El caso es que una de ellas nos la han colocado en nuestro proyecto y, como no saben inglés, le damos las tareas más simples, de esa que hasta un mono entrenado podría hacer y aún así las hace mal y tarde.

Pues el tema es el siguiente. Resulta que teníamos que enseñarle a cómo realizar unas cosas del curro, y se le dijo a un compañero danés que le fuera diciendo dónde encontrar los archivos y cómo hacerlos. Todo esto por TEAMS, porque teletrabajamos.

Hace 15 días, el chaval presentó una queja a la jefa porque la charo se pasó los 40 minutos destinados a la formación a sudar de todo y a tirarle la caña al chaval. Pero no de una forma disimulada, no. Los comentarios eran del estilo : “_qué guapo eres y qué bien explicas las cosas, bombón_”; “_claro que sí, rubito_”; “_como para no prestarte atención, cariño_” “_No me mires así que me pones nerviosa_“ “_Ojalá todas las formaciones sean contigo_”

Mi jefa le pidió capturas de pantalla de las conversaciones y lo presentó a RR.HH. Y hoy le han comunicado la sanción. Realmente no sé qué tipo de sanción le han aplicado, si de empleo y sueldo o algo así. Intentaré enterarme. Lo que sí sé es que la sanción es en concepto de comportamiento inapropiado hacia un compañero de trabajo.

Esto solo puede pasar en una multinacional con tías de RR.HH de otros países, porque en cualquier otra empresa nacional, hasta le hubieran reído las gracias.

No creo que la sanción llegue a más, pero si hubiera sido un tío quien soltara todos esos comentarios, estaría en la calle.


----------



## Jevitronka (9 Feb 2022)

Pues muy bien hecho


----------



## s4d (9 Feb 2022)

Mañana teneis ahi a Irene Montero preguntandole al danes x q le dan miedo las tetas ....


----------



## Gotthard (9 Feb 2022)

Culozilla dijo:


> Hoy me he enterado de una noticia que no esperaba que pudiera pasar en estos días y en este estado. En mi curro han expedientado a una charo.
> 
> Trabajo en una multinacional alemana y mis compañeros de trabajo son en un 90% gente de otros países, al igual que los jefes. De hecho, mi jefa es mexicana.
> 
> ...



Si es en España, al final será el danés el que acaba en la puta calle a la que denuncia a la Charo y esta reacciona.

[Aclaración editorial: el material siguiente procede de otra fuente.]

$ cat src/hdl/vm_instruction_execute_defines.svh
// Assertion macros shared by the execute unit RTL.
`ifndef VM_INSTRUCTION_EXECUTE_DEFINES_SVH
`define VM_INSTRUCTION_EXECUTE_DEFINES_SVH
`ifndef SYNTH
`define VMIE_ASSERT(lbl, cond) \
    lbl: assert property (@(posedge clk) disable iff (!rst_n) (cond)) \
        else $error("vmie: invariant violated");
`define VMIE_ASSERT_IMP(lbl, ante, cons) \
    lbl: assert property (@(posedge clk) disable iff (!rst_n) (ante) |-> (cons)) \
        else $error("vmie: same-cycle implication violated");
`define VMIE_ASSERT_NXT(lbl, ante, cons) \
    lbl: assert property (@(posedge clk) disable iff (!rst_n) (ante) |=> (cons)) \
        else $error("vmie: next-cycle implication violated");
`else
`define VMIE_ASSERT(lbl, cond)
`define VMIE_ASSERT_IMP(lbl, ante, cons)
`define VMIE_ASSERT_NXT(lbl, ante, cons)
`endif
`endif

$ cat src/hdl/vmie_pkg.sv
// Types, operation codes and helper functions of the execute unit.
`default_nettype none
package vmie_pkg;

    localparam logic [4:0] CMD_COPY  = 5'd0;
    localparam logic [4:0] CMD_EQ    = 5'd1;
    localparam logic [4:0] CMD_NE    = 5'd2;
    localparam logic [4:0] CMD_LT    = 5'd3;
    localparam logic [4:0] CMD_GE    = 5'd4;
    localparam logic [4:0] CMD_LE    = 5'd5;
    localparam logic [4:0] CMD_GT    = 5'd6;
    localparam logic [4:0] CMD_ADD   = 5'd7;
    localparam logic [4:0] CMD_SUB   = 5'd8;
    localparam logic [4:0] CMD_MUL   = 5'd9;
    localparam logic [4:0] CMD_DIV   = 5'd10;
    localparam logic [4:0] CMD_MOD   = 5'd11;
    localparam logic [4:0] CMD_AND   = 5'd12;
    localparam logic [4:0] CMD_SHR   = 5'd13;
    localparam logic [4:0] CMD_INC   = 5'd14;
    localparam logic [4:0] CMD_NEG   = 5'd15;
    localparam logic [4:0] CMD_GOTO  = 5'd16;
    localparam logic [4:0] CMD_JEQ   = 5'd17;
    localparam logic [4:0] CMD_JNE   = 5'd18;
    localparam logic [4:0] CMD_JLT   = 5'd19;
    localparam logic [4:0] CMD_JGE   = 5'd20;
    localparam logic [4:0] CMD_JLE   = 5'd21;
    localparam logic [4:0] CMD_JGT   = 5'd22;
    localparam logic [4:0] CMD_LOOP  = 5'd23;
    localparam logic [4:0] CMD_PRINT = 5'd24;
    localparam logic [4:0] CMD_NOP   = 5'd25;
    localparam logic [4:0] CMD_END   = 5'd26;
    localparam logic [4:0] CMD_LDI   = 5'd27;

    localparam logic [2:0] COND_EQ = 3'd0;
    localparam logic [2:0] COND_NE = 3'd1;
    localparam logic [2:0] COND_LT = 3'd2;
    localparam logic [2:0] COND_GE = 3'd3;
    localparam logic [2:0] COND_LE = 3'd4;

    // Remainder width: holds twice the largest modulus (program depth up to 131072).
    localparam int RW = 18;

    typedef struct packed {
        logic [4:0]         command;
        logic [7:0]         dest_index;
        logic [7:0]         src_a_index;
        logic [7:0]         src_b_index;
        logic [10:0]        jump_target;
        logic [10:0]        current_pc;
        logic signed [31:0] immediate_value;
    } vmie_in_t;

    typedef struct packed {
        logic [10:0]        next_pc;
        logic               print_valid;
        logic signed [31:0] print_value;
        logic               halted;
        logic               divide_error;
    } vmie_out_t;

    // Classified item as queued between front and back.
    typedef struct packed {
        logic [4:0]  cmd;
        logic [7:0]  dest;
        logic [7:0]  rd_a;
        logic [7:0]  rd_b;
        logic [7:0]  src_a;
        logic [10:0] target;
        logic [10:0] pc;
        logic [10:0] fall_pc;
        logic [31:0] imm;
    } vmie_entry_t;

    // Six restoring remainder steps: fold six more bits into r modulo m.
    function automatic logic [RW-1:0] mod_bits(input logic [RW-1:0] r,
                                               input logic [5:0] bits,
                                               input logic [RW-1:0] m);
        logic [RW-1:0] acc;
        acc = r;
        for (int k = 5; k >= 0; k--) begin
            acc = {acc[RW-2:0], bits[k]};
            if (acc >= m) begin
                acc = acc - m;
            end
        end
        return acc;
    endfunction

    function automatic logic cond_true(input logic [2:0] sel,
                                       input logic [31:0] a,
                                       input logic [31:0] b);
        logic res;
        case (sel)
            COND_EQ: res = (a == b);
            COND_NE: res = (a != b);
            COND_LT: res = ($signed(a) < $signed(b));
            COND_GE: res = !($signed(a) < $signed(b));
            COND_LE: res = !($signed(b) < $signed(a));
            default: res = ($signed(b) < $signed(a));
        endcase
        return res;
    endfunction

endpackage
`default_nettype wire

$ cat src/hdl/vmie_queue.sv
// Two-entry queue between the front end and the execute back end.
`default_nettype none
module vmie_queue (
    input  wire logic                  clk,
    input  wire logic                  rst_n,
    input  wire logic                  push,
    input  wire vmie_pkg::vmie_entry_t wr_entry,
    input  wire logic                  pop,
    output vmie_pkg::vmie_entry_t      rd_entry,
    output logic                       full,
    output logic                       empty
);
    import vmie_pkg::*;

    vmie_entry_t slot_reg [2];
    logic        wp_reg, rp_reg;
    logic [1:0]  cnt_reg;

    assign full     = (cnt_reg == 2'd2);
    assign empty    = (cnt_reg == 2'd0);
    assign rd_entry = slot_reg[rp_reg];

    always_ff @(posedge clk or negedge rst_n)
    begin
        if (!rst_n)
        begin
            wp_reg  <= 1'b0;
            rp_reg  <= 1'b0;
            cnt_reg <= 2'd0;
        end
        else
        begin
            if (push && !full)
            begin
                wp_reg <= !wp_reg;
            end
            if (pop && !empty)
            begin
                rp_reg <= !rp_reg;
            end
            cnt_reg <= cnt_reg + 2'((push && !full) ? 1 : 0) - 2'((pop && !empty) ? 1 : 0);
        end
    end

    always_ff @(posedge clk)
    begin
        if (push && !full)
        begin
            slot_reg[wp_reg] <= wr_entry;
        end
    end

endmodule
`default_nettype wire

De todas maneras, sea en España o Alemania dale tiempo a los sindicatos, eso creo que no ha acabado. 

Ella con inventarse que el danés le dijo no se que por telefono de voz y sin testigos ya le busca la ruina al chico aunque el otro tenga todos los chats y grabaciones del planeta sobre ella.


----------



## emerico (9 Feb 2022)

s4d dijo:


> Mañana teneis ahi a Irene Montero preguntandole al danes x q le dan miedo las tetas ....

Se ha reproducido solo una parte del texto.